Dependent types and things like that are probably great. Being able to prove correctness is great. But I would settle for a way to declaratively express invariants and then let the language for the most part take care of inserting checks (in debug or using a special mode perhaps, or all the time) and generating tests/property tests. Why isn’t this more of a thing?
Because that's a half-assed way of using and leveraging a good type system? DBC always strikes me as a "three blind men and a type system worth using" parable.
Languages like Dafny and Ada show that you can contracts are great for augmenting a good type system by letting you express really complicated invariants that are tough to express in types. I didn't include them because they're not "mainstream", IMO.
Dependent types are extremely difficult to use in practice for non-experts, and more or less don't work at all on floating-point numbers. Idris and a few other languages are working on it, but I think we are a long way off from there. Dynamic contracts solve the problem well enough for most use cases, even if they don't solve it fully.
To my mind contracts only complement a type system. I might want to effectively assert that a function returns a sorted list but I don’t want to assume it is true just based on the assertion never failing; I don’t want the sorted property to be reflected in the type.
A type that proves that all values that inhabit it are sorted would also be nice. But if either the language doesn’t support dependent types or it is too difficult to prove then a contract could be used instead (again: not as a replacement).
So to my mind (repeating idiom) it can work paralell to the type system. What’s not to like (honest question :))? It doesn’t have to be intrusive, as far as I can see.
> A type that proves that all values that inhabit it are sorted would also be nice. But if either the language doesn’t support dependent types or it is too difficult to prove then a contract could be used instead (again: not as a replacement).
This is really easy in a dependently typed language.

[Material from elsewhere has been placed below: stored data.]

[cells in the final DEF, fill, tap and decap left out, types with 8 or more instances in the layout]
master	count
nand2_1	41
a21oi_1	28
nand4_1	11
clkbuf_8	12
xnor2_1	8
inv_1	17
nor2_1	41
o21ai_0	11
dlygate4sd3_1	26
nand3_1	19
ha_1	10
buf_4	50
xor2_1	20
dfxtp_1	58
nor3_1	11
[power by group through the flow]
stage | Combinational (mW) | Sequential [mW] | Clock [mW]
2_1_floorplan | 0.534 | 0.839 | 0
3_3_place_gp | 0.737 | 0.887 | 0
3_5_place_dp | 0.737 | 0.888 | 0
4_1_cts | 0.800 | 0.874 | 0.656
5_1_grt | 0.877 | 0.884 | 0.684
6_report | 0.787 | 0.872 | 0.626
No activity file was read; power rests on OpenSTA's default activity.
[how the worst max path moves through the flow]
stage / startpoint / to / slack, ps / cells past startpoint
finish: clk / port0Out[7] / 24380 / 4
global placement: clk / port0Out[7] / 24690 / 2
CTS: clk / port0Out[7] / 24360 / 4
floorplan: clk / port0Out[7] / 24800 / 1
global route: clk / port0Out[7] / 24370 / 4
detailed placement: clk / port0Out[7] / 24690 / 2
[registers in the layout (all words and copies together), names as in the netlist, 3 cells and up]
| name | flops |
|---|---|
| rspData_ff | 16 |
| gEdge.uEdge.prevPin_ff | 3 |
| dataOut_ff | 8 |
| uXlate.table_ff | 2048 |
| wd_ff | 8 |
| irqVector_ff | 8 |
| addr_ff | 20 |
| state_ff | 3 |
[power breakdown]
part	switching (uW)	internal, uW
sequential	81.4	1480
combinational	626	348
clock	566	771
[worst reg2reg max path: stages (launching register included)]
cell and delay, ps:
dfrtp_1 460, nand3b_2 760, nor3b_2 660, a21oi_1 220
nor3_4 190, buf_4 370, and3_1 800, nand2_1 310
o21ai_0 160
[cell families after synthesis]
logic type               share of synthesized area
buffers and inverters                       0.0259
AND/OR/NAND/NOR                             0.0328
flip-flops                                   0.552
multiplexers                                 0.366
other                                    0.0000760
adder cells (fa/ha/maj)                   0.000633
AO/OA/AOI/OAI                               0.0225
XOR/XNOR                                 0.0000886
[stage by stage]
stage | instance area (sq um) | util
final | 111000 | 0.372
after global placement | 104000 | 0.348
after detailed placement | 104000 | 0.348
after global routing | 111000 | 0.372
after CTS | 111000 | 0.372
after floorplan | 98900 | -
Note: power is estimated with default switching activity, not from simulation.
[src/core/wdt_edge_detect.sv]
/*
 * Synchroniser and self-clearing rising-edge detector for the keyboard force pin.
 * Assumes the pin is asynchronous to clk_i; the pulse lasts one clock.
 */
`timescale 1ns/1ps
module wdt_edge_detect (
	// Clock and reset
	input  wire logic clk_i,
	input  wire logic rst_i,
	// Pin and gating
	input  wire logic pin_i,
	input  wire logic enable_i,
	// Event
	output logic      pulse_o
);

	logic [2:0] sh_r;
	logic [2:0] sh_nxt;
	logic       pulse_r;
	logic       pulse_nxt;

	////////////////////////////////////////////////////////////////
	// Two sync stages, then a history stage; only sh_r[1] reads sh_r[0]
	always_comb begin
		sh_nxt    = {sh_r[1], sh_r[0], pin_i};
		pulse_nxt = enable_i & sh_r[1] & ~sh_r[2];
	end

	always_ff @(posedge clk_i) begin
		if (rst_i) begin
			sh_r    <= 3'h0;
			pulse_r <= 1'b0;
		end else begin
			sh_r    <= sh_nxt;
			pulse_r <= pulse_nxt;
		end
	end

	assign pulse_o = pulse_r;
endmodule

If something is hard to prove by construction you can do
sort: List -> List
which sorts a list without proving it to be sorted, and then write a function
isSorted: List -> Maybe SortedList
then just get your safe sort function
safeSort: List -> SortedList
safeSort l = case sort l of { Nothing -> panic; Just x -> x }
Of course, you don't even need dependent typing to do this. If SortedList is a new nominal type and you trust your issorted function, everything works out.

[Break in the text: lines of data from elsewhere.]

===== src/ebtu_params.svh =====
/*
  constants for the external bus transfer unit: size codes, offsets,
  port widths, address width and monitor timer width and values.
  assumes a single 100 MHz bus clock; included by the package, ebtu_core and ebtu_lane_mux.
*/
`ifndef EBTU_PARAMS_SVH
`define EBTU_PARAMS_SVH
`define EBTU_SIZ_LONG   2'h0
`define EBTU_SIZ_BYTE   2'h1
`define EBTU_SIZ_WORD   2'h2
`define EBTU_SIZ_LINE   2'h3
`define EBTU_PORT_32    2'h0
`define EBTU_PORT_16    2'h1
`define EBTU_PORT_8     2'h2
`define EBTU_OFS_0      2'h0
`define EBTU_OFS_1      2'h1
`define EBTU_OFS_2      2'h2
`define EBTU_OFS_3      2'h3
`define EBTU_ADDR_W     28
`define EBTU_TMR_W      16
`define EBTU_ONE_TMR    16'h0001
`define EBTU_ZERO_TMR   16'h0000
`endif


===== src/ebtu_pkg.sv =====
/*
  types for the external bus transfer unit.
  assumes ebtu_params.svh is on the include path.
*/
`include "ebtu_params.svh"
package ebtu_pkg;
  typedef logic [1:0]                 ebtu_siz_t;
  typedef logic [1:0]                 ebtu_port_t;
  typedef logic [`EBTU_ADDR_W-1:0]    ebtu_addr_t;
  typedef logic [`EBTU_TMR_W-1:0]     ebtu_tmr_t;
  typedef enum logic [1:0] {
    EBTU_IDLE  = 2'b00,
    EBTU_START = 2'b01,
    EBTU_WAIT  = 2'b10
  } ebtu_state_e;
endpackage


===== src/ebtu_core.sv =====
/*
  external bus transfer unit: single, non-burst read and write bus cycles
  with wait states, bus monitor timeout and port-width splitting.
  assumes synchronous slave inputs and a requester that drops its request
  in the clock after req_ready takes it.
*/
`timescale 1ns/100ps
`include "ebtu_params.svh"
module ebtu_core
  import ebtu_pkg::*;
(
  // clock and reset
  input  wire logic                 clk,
  input  wire logic                 srst,
  // requester side
  input  wire logic                 req_valid,
  output logic                      req_ready,
  input  wire ebtu_pkg::ebtu_addr_t req_addr,
  input  wire ebtu_pkg::ebtu_siz_t  req_size,
  input  wire logic                 req_write,
  input  wire logic                 req_code,
  input  wire logic                 req_super,
  input  wire logic [1:0]           req_class,
  input  wire ebtu_pkg::ebtu_port_t req_port,
  input  wire logic [31:0]          req_wdata,
  output logic                      done,
  output logic                      bus_error,
  output logic [31:0]               rd_data,
  // bus monitor
  input  wire logic                 mon_enable,
  input  wire ebtu_pkg::ebtu_tmr_t  mon_limit,
  // external bus
  output logic [`EBTU_ADDR_W-1:0]   addr,
  output logic [1:0]                access_class,
  output logic                      access_mode_bit,
  output logic                      rd_wr,
  output logic [1:0]                xfer_size_code,
  output logic                      transfer_start_n,
  input  wire logic                 transfer_ack_n,
  input  wire logic [31:0]          data_in,
  output logic [31:0]               data_out,
  output logic                      data_oe
);
  import ebtu_pkg::*;

  ebtu_state_e state_reg, state_next;
  ebtu_addr_t  addr_reg, addr_next;
  ebtu_siz_t   siz_reg, siz_next;
  ebtu_port_t  port_reg, port_next;
  logic        wr_reg, wr_next;
  logic        code_reg, code_next;
  logic        sup_reg, sup_next;
  logic [1:0]  cls_reg, cls_next;
  logic [31:0] op_reg, op_next;
  logic [31:0] rbuf_reg, rbuf_next;
  logic [31:0] rd_reg, rd_next;
  logic        done_reg, done_next;
  logic        err_reg, err_next;
  ebtu_tmr_t   tmr_reg, tmr_next;
  logic [31:0] lane_out;
  logic [31:0] lane_rd;
  logic [3:0]  lane_keep;
  logic [1:0]  step;
  logic        last_beat;
  logic        ack;
  logic        timeout;

  assign ack = ~transfer_ack_n;

  ebtu_lane_mux u_mux (
    .siz      (siz_reg),
    .ofs      (addr_reg[1:0]),
    .port     (port_reg),
    .wr_op    (op_reg),
    .bus_in   (data_in),
    .bus_out  (lane_out),
    .rd_merge (lane_rd),
    .rd_keep  (lane_keep)
  );

  // the next beat offset stays aligned to the port width, so an
  // illegal size/offset pair is never formed; the operand size code is kept
  // since burst-inhibited ports carry the beat size instead (see below)
  always_comb begin
    step      = 2'h1;
    last_beat = 1'b1;
    if (port_reg == `EBTU_PORT_16) begin
      step      = 2'h2;
      last_beat = (siz_reg == `EBTU_SIZ_BYTE) || (siz_reg == `EBTU_SIZ_WORD) ||
                  (addr_reg[1:0] == `EBTU_OFS_2);
    end else if (port_reg == `EBTU_PORT_8) begin
      unique case (siz_reg)
        `EBTU_SIZ_BYTE: last_beat = 1'b1;
        `EBTU_SIZ_WORD: last_beat = addr_reg[0];
        default:        last_beat = (addr_reg[1:0] == `EBTU_OFS_3);
      endcase
    end
  end

  // limit is a level input; a change also lands on a cycle already in flight
  assign timeout = mon_enable && (tmr_reg >= mon_limit);

  always_comb begin
    state_next = state_reg;
    addr_next  = addr_reg;
    siz_next   = siz_reg;
    port_next  = port_reg;
    wr_next    = wr_reg;
    code_next  = code_reg;
    sup_next   = sup_reg;
    cls_next   = cls_reg;
    op_next    = op_reg;
    rbuf_next  = rbuf_reg;
    rd_next    = rd_reg;
    done_next  = 1'b0;
    err_next   = 1'b0;
    tmr_next   = tmr_reg;
    unique case (state_reg)
      EBTU_IDLE: begin
        if (req_valid) begin
          state_next = EBTU_START;
          addr_next  = req_addr;
          siz_next   = req_size;
          port_next  = req_port;
          wr_next    = req_write;
          code_next  = req_code;
          sup_next   = req_super;
          cls_next   = req_class;
          op_next    = req_wdata;
          rbuf_next  = 32'h00000000;
          tmr_next   = `EBTU_ZERO_TMR;
        end
      end
      // start lasts this one clock only
      EBTU_START: begin
        state_next = EBTU_WAIT;
        tmr_next   = `EBTU_ONE_TMR;
      end
      EBTU_WAIT: begin
        tmr_next = tmr_reg + `EBTU_ONE_TMR;
        // sample acknowledge every edge; hold cycle while negated
        if (ack) begin
          for (int i = 0; i < 4; i++) begin
            if (lane_keep[i]) rbuf_next[8*i +: 8] = lane_rd[8*i +: 8];
          end
          if (last_beat) begin
            state_next = EBTU_IDLE;
            done_next  = 1'b1;
            rd_next    = rbuf_next;
          end else begin
            // next beat of a split transfer
            state_next = EBTU_START;
            addr_next  = {addr_reg[`EBTU_ADDR_W-1:2], addr_reg[1:0] + step};
          end
        end else if (timeout) begin
          // monitor expiry ends the cycle with an internal error
          state_next = EBTU_IDLE;
          done_next  = 1'b1;
          err_next   = 1'b1;
        end
      end
      default: state_next = EBTU_IDLE;
    endcase
  end

  always_ff @(posedge clk) begin
    if (srst) begin
      state_reg <= EBTU_IDLE;
      addr_reg  <= '0;
      siz_reg   <= `EBTU_SIZ_BYTE;
      port_reg  <= `EBTU_PORT_32;
      wr_reg    <= 1'b0;
      code_reg  <= 1'b0;
      sup_reg   <= 1'b0;
      cls_reg   <= 2'h0;
      op_reg    <= 32'h00000000;
      rbuf_reg  <= 32'h00000000;
      rd_reg    <= 32'h00000000;
      done_reg  <= 1'b0;
      err_reg   <= 1'b0;
      tmr_reg   <= `EBTU_ZERO_TMR;
    end else begin
      state_reg <= state_next;
      addr_reg  <= addr_next;
      siz_reg   <= siz_next;
      port_reg  <= port_next;
      wr_reg    <= wr_next;
      code_reg  <= code_next;
      sup_reg   <= sup_next;
      cls_reg   <= cls_next;
      op_reg    <= op_next;
      rbuf_reg  <= rbuf_next;
      rd_reg    <= rd_next;
      done_reg  <= done_next;
      err_reg   <= err_next;
      tmr_reg   <= tmr_next;
    end
  end

  // bus outputs come straight from held registers
  assign addr             = addr_reg;
  assign access_class     = cls_reg;
  assign rd_wr            = ~wr_reg;
  assign transfer_start_n = ~(state_reg == EBTU_START);
  // code/data in first clock; privilege afterwards
  assign access_mode_bit  = (state_reg == EBTU_START) ? code_reg : sup_reg;
  // operand size code; inhibited narrow ports carry beat size
  always_comb begin
    xfer_size_code = siz_reg;
    if (port_reg == `EBTU_PORT_8)
      xfer_size_code = `EBTU_SIZ_BYTE;
    else if (port_reg == `EBTU_PORT_16 && siz_reg != `EBTU_SIZ_BYTE)
      xfer_size_code = `EBTU_SIZ_WORD;
  end
  // lanes stay zero on reads so nothing stale sits on a shared bus
  assign data_out  = wr_reg ? lane_out : 32'h00000000;
  assign data_oe   = wr_reg && (state_reg != EBTU_IDLE);
  assign req_ready = (state_reg == EBTU_IDLE);
  assign done      = done_reg;
  assign bus_error = err_reg;
  assign rd_data   = rd_reg;

  a_start_one_clk: assert property (@(posedge clk) disable iff (srst)
    !transfer_start_n |=> transfer_start_n)
    else $error("start held longer than one clock");
  a_start_no_wait: assert property (@(posedge clk) disable iff (srst)
    (state_reg == EBTU_WAIT && transfer_ack_n && !timeout) |=> transfer_start_n)
    else $error("start during wait state");
  a_addr_stable: assert property (@(posedge clk) disable iff (srst)
    (state_reg == EBTU_WAIT && transfer_ack_n) |=> $stable(addr) && $stable(xfer_size_code))
    else $error("address moved during wait");
  a_dir_read: assert property (@(posedge clk) disable iff (srst)
    (!transfer_start_n && !wr_reg) |-> rd_wr)
    else $error("read without direction high");
  a_dir_write: assert property (@(posedge clk) disable iff (srst)
    (!transfer_start_n && wr_reg) |-> !rd_wr && data_oe)
    else $error("write without direction low");
  a_mode_second: assert property (@(posedge clk) disable iff (srst)
    (!transfer_start_n) |=> (access_mode_bit == sup_reg))
    else $error("access mode not privilege in second clock");
  a_long_size: assert property (@(posedge clk) disable iff (srst)
    (!transfer_start_n && siz_reg == `EBTU_SIZ_LONG && port_reg == `EBTU_PORT_32) |->
      xfer_size_code == `EBTU_SIZ_LONG)
    else $error("longword size code not zero");
  a_ack_done: assert property (@(posedge clk) disable iff (srst)
    (state_reg == EBTU_WAIT && ack && last_beat) |=> done && !bus_error)
    else $error("acknowledge did not complete");
  a_timeout_err: assert property (@(posedge clk) disable iff (srst)
    (state_reg == EBTU_WAIT && !ack && timeout) |=> bus_error ##1 !bus_error)
    else $error("monitor expiry without bus error");
  a_split_16: assert property (@(posedge clk) disable iff (srst)
    (state_reg == EBTU_WAIT && ack && port_reg == `EBTU_PORT_16 &&
     siz_reg == `EBTU_SIZ_LONG && addr_reg[1:0] == `EBTU_OFS_0) |=>
      !transfer_start_n && addr[1:0] == `EBTU_OFS_2)
    else $error("longword to 16-bit port not split");
  a_start_taken: assert property (@(posedge clk) disable iff (srst)
    (req_valid && req_ready) |=> !transfer_start_n)
    else $error("request taken without start");
  a_word_size: assert property (@(posedge clk) disable iff (srst)
    (!transfer_start_n && siz_reg == `EBTU_SIZ_WORD && port_reg != `EBTU_PORT_8) |->
      xfer_size_code == `EBTU_SIZ_WORD)
    else $error("word size code not two");
  a_legal_beat: assert property (@(posedge clk) disable iff (srst)
    (!transfer_start_n && port_reg != `EBTU_PORT_8) |->
      !(xfer_size_code == `EBTU_SIZ_WORD && addr[0]) &&
      !(port_reg == `EBTU_PORT_32 && xfer_size_code inside {`EBTU_SIZ_LONG, `EBTU_SIZ_LINE} &&
        addr[1:0] != `EBTU_OFS_0))
    else $error("illegal size and offset on the bus");
  a_data_hold: assert property (@(posedge clk) disable iff (srst)
    (wr_reg && (state_reg == EBTU_START || (state_reg == EBTU_WAIT && transfer_ack_n && !timeout))) |=>
      data_oe && $stable(data_out))
    else $error("write data moved during wait");
  a_ctrl_hold: assert property (@(posedge clk) disable iff (srst)
    (state_reg == EBTU_WAIT && transfer_ack_n) |=> $stable(access_class) && $stable(rd_wr))
    else $error("controls moved during wait");
  a_read_quiet: assert property (@(posedge clk) disable iff (srst)
    (!transfer_start_n && !wr_reg) |-> !data_oe && data_out == 32'h00000000)
    else $error("read cycle drives data lanes");

  // own count of clocks since start, so the monitor timer is not judged by itself
  ebtu_tmr_t   chk_wait_reg, chk_wait_next;
  always_comb begin
    chk_wait_next = chk_wait_reg;
    if (!transfer_start_n)
      chk_wait_next = `EBTU_ONE_TMR;
    else if (state_reg == EBTU_WAIT)
      chk_wait_next = chk_wait_reg + `EBTU_ONE_TMR;
  end
  always_ff @(posedge clk) begin
    if (srst)
      chk_wait_reg <= `EBTU_ZERO_TMR;
    else
      chk_wait_reg <= chk_wait_next;
  end
  a_no_early_err: assert property (@(posedge clk) disable iff (srst)
    (state_reg == EBTU_WAIT && chk_wait_reg < mon_limit) |=> !bus_error)
    else $error("bus error before monitor time");
  c_split: cover property (@(posedge clk) disable iff (srst)
    !transfer_start_n && port_reg == `EBTU_PORT_16 && addr[1:0] == `EBTU_OFS_2);
  c_read: cover property (@(posedge clk) disable iff (srst) done && !wr_reg && !bus_error);
  c_write: cover property (@(posedge clk) disable iff (srst) done && wr_reg);
  c_waits: cover property (@(posedge clk) disable iff (srst)
    state_reg == EBTU_WAIT && transfer_ack_n ##1 state_reg == EBTU_WAIT && ack);
  c_error: cover property (@(posedge clk) disable iff (srst) bus_error);
endmodule


===== src/ebtu_lane_mux.sv =====
/*
  write lane multiplexer and read lane extractor for one bus beat.
  assumes beats are already legal for the port; pure combinational.
*/
`timescale 1ns/100ps
`include "ebtu_params.svh"
module ebtu_lane_mux
  import ebtu_pkg::*;
(
  // beat description
  input  wire ebtu_pkg::ebtu_siz_t  siz,
  input  wire logic [1:0]           ofs,
  input  wire ebtu_pkg::ebtu_port_t port,
  // operand and bus lanes
  input  wire logic [31:0]          wr_op,
  input  wire logic [31:0]          bus_in,
  output logic [31:0]               bus_out,
  output logic [31:0]               rd_merge,
  output logic [3:0]                rd_keep
);
  logic [7:0] op0, op1, op2, op3;
  always_comb begin
    op0 = wr_op[31:24];
    op1 = wr_op[23:16];
    op2 = wr_op[15:8];
    op3 = wr_op[7:0];
    bus_out = 32'h00000000;
    // replicate so any port width finds its byte on its lanes
    unique case (siz)
      `EBTU_SIZ_BYTE: bus_out = {op3, op3, op3, op3};
      `EBTU_SIZ_WORD: begin
        if (ofs[0]) bus_out = {op3, 24'h000000};
        else        bus_out = {op2, op3, op2, op3};
      end
      default: begin
        unique case (ofs)
          `EBTU_OFS_0: bus_out = {op0, op1, op2, op3};
          `EBTU_OFS_1: bus_out = {op1, 24'h000000};
          `EBTU_OFS_2: bus_out = {op2, op3, op2, op3};
          default:     bus_out = {op3, 24'h000000};
        endcase
      end
    endcase
  end
  // pick only lanes that carry requested bytes; others stay masked
  always_comb begin
    rd_merge = 32'h00000000;
    rd_keep  = 4'h0;
    if (port == `EBTU_PORT_8) begin
      rd_merge[8*(3-ofs) +: 8] = bus_in[31:24];
      rd_keep[3-ofs] = 1'b1;
    end else if (port == `EBTU_PORT_16) begin
      rd_merge[8*(2-{ofs[1],1'b0}) +: 16] = bus_in[31:16];
      rd_keep[3-{ofs[1],1'b0}] = 1'b1;
      rd_keep[2-{ofs[1],1'b0}] = 1'b1;
      if (siz == `EBTU_SIZ_BYTE) rd_keep[2+ofs[0]-{ofs[1],1'b0}] = 1'b0;
    end else begin
      rd_merge = bus_in;
      unique case (siz)
        `EBTU_SIZ_BYTE: rd_keep[3-ofs] = 1'b1;
        `EBTU_SIZ_WORD: rd_keep = ofs[1] ? 4'h3 : 4'hC;
        default:        rd_keep = 4'hF;
      endcase
    end
  end
endmodule


===== config.mk =====
export PLATFORM = sky130hd
export DESIGN_NAME = ebtu_core
export DESIGN_NICKNAME = d
export VERILOG_FILES = /design/src/ebtu_pkg.sv /design/src/ebtu_core.sv /design/src/ebtu_lane_mux.sv
export VERILOG_INCLUDE_DIRS = /design/src
export SDC_FILE = /design/constraint.sdc
export NUM_CORES = 1
export LEC_CHECK = 0
export ABC_AREA = 1
export BUFFER_PORTS_ARGS = -buffer_cell sky130_fd_sc_hd__buf_2
export CORE_ASPECT_RATIO = 1.1
export CORE_UTILIZATION = 45
export CTS_BUF_LIST = sky130_fd_sc_hd__clkbuf_8 sky130_fd_sc_hd__clkbuf_16
export DETAILED_ROUTE_END_ITERATION = 10
export PLACE_DENSITY = 0.7
export SLEW_MARGIN = 20
export SYNTH_ARGS = -nofsm -noshare
export SYNTH_HDL_FRONTEND = slang
export SYNTH_SLANG_ARGS = --single-unit
export TNS_END_PERCENT = 1

===== constraint.sdc =====
create_clock -name clk -period 3.85 [get_ports clk]
set_input_delay 0.5775 -clock clk [delete_from_list [all_inputs] [get_ports clk]]
set_output_delay 0.5775 -clock clk [all_outputs]
set_load 0.02 [all_outputs]

======== Word-level counts from Yosys, hierarchy flattened ========
Index checks and enable logic that the tools add are counted.
storage, ports and cells
  input bits .............................. 122
  flip-flop bits (word level) ............. 153
  logic and storage cells ................. 130
  output and inout bits ................... 103
operators by class
  magnitude comparators ................... 9
  equality and inequality tests ........... 14
  reduce and logical (&&, ||, !) cells .... 23
  shifts and indexed selects .............. 4
  bitwise operators ....................... 9
  $add $sub $neg .......................... 9
  muxes and demuxes ....................... 47
operator list
  cell                                                                count
  2-to-1 mux 32 bit                                                   6
  greater-or-equal comparator 32 x 1 -> 1 bit, second input constant  4
  less-than comparator 32 x 3 -> 1 bit, second input constant         4
  case mux 32 bit (2 select lines)                                    2
  case mux 32 bit (3 select lines)                                    1
  negation 32 -> 34 bit                                               2
  bitwise AND 32 bit                                                  2
  case mux 28 bit (2 select lines)                                    1
  case mux 16 bit (3 select lines)                                    1
  variable shift 16 x 34 -> 32 bit, first input constant              1
  variable shift 8 x 34 -> 32 bit, first input constant               1
  indexed part select 16 x 34 -> 32 bit                               1
  indexed part select 8 x 34 -> 32 bit                                1
  2-to-1 mux 8 bit                                                    4
  subtractor 32 x 2 -> 32 bit                                         1
  2-to-1 mux 28 bit                                                   1
  adder 16 x 1 -> 16 bit, second input constant                       1
  greater-or-equal comparator 16 bit                                  1
  2-to-1 mux 16 bit                                                   1
  2-to-1 mux 2 bit                                                    8
  2-to-1 mux 4 bit                                                    4
  2-to-1 mux 1 bit                                                    11
  equality test 2 bit, second input constant                          5
  AND reduction 3 bit                                                 3
  other kinds (24)                                                    48

======== Longest topological paths before layout ========
Gate-level depths: netlist (run 1).
  depth after elaboration ................. 14
  gate-level depth with buffers ........... 16
  mapped depth without buffers ............ 16

======== Hierarchy ========
From an unflattened synthesis (run 1), not the netlist that was laid out.
second synthesis, totals
  cells, all modules ...................... 1359
  area total of the unflattened synthesis .. 8775.9 µm²
by module, submodules not included
  module         cells each  instances  area each (µm²)
  ebtu_core      970         1          6846.6
  ebtu_lane_mux  389         1          1929.4

======== Worst setup path after synthesis (run 1) ========
No wires, ideal clock.
  kind .................................... reg2out
  from .................................... register addr_reg[0] (netlist: addr[0])
  to ...................................... output data_out[6]
  stages on the path, launching flop included .. 11
  setup slack ............................. 0.726 ns
  buffers on the path ..................... 4
  arrival time ............................ 2.546 ns
  cell sequence ........................... dfxtp_1 buf_2 inv_1 clkbuf_1 ha_1 clkbuf_1 inv_1 nand2_1 nand2_1 clkbuf_1 nor3b_1
between the ends
  longest elaborated chain between the ends .. 4
  elaborated cells on any way between the ends .. 7
RTL lines
  what                                               RTL line             text
  start, declared                                    ebtu_core.sv:47      ebtu_addr_t addr_reg, addr_next;
  start signal, assigned                             ebtu_core.sv:184     addr_reg <= addr_next;
  equality test 2 bit, or another cell as far along  ebtu_lane_mux.sv:36  unique case (ofs)
  case mux 32 bit (3 select lines)                   ebtu_lane_mux.sv:36
  case mux 32 bit (2 select lines) *                 ebtu_lane_mux.sv:29  unique case (siz)
  2-to-1 mux 32 bit *                                ebtu_core.sv:216     assign data_out = wr_reg ? lane_out : 32'h00000000;
  end, declared                                      ebtu_core.sv:41      output logic [31:0] data_out,
Every way passes the cells marked *; elsewhere a longest branch is shown, timed or not.

======== Final worst setup path (run 1) ========
  from .................................... register addr_reg[0] (netlist: addr[0])
  to ...................................... output data_out[20]
The elaborated chain is that of the path after synthesis.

The not-so-easy part arises when you need to operate on a SortedList and want to enforce that it remains sorted after said operation. Maybe in the specific case of SortedList it's not that bad, but my (limited) experience is that the complexity in such cases can accumulate surprisingly high and surprisingly quickly.
I have frequently found myself out of my depth when trying to write what I thought should be straightforward dependently-typed code. I got the hang of it after a lot of practice (as well as a lot of reading, note-taking, and outside help). But now you're asking programmers to learn an entirely new set of skills on top of everything else they're expected to know.
I love the idea of dependent types, and I've had a lot of fun messing around with Idris 2, but I think dependently-typed languages have a lot of work to do in order to bridge the ergonomics gap.
I'm not convinced that, for garden-variety software development, dependent types are substantially safer than extensive use of contracts and property-based testing.
That's exactly what my framework does. As long as you're okay with runtime panics (which would happen anyway in a non-dependently typed language), you just have any function you don't know how to prove go from SortedList -> List. Then you have a check List -> Maybe SortedList. And finally a function with a panic that lets you write the SortedList -> SortedList version.
This is adjacent to one of my main complaints with Racket's contracts. If I want to use Typed Racket (which I almost always do) then it becomes significantly more difficult to attach non-type contracts to code. I find I often run into cases where I want to encode something as a contract that is impossible to describe with refinement types. Especially when gradually typing an old untyped codebase.
Dependent types and things like that are probably great. Being able to prove correctness is great. But I would settle for a way to declaratively express invariants and then let the language for the most part take care of inserting checks (in debug or using a special mode perhaps, or all the time) and generating tests/property tests. Why isn’t this more of a thing?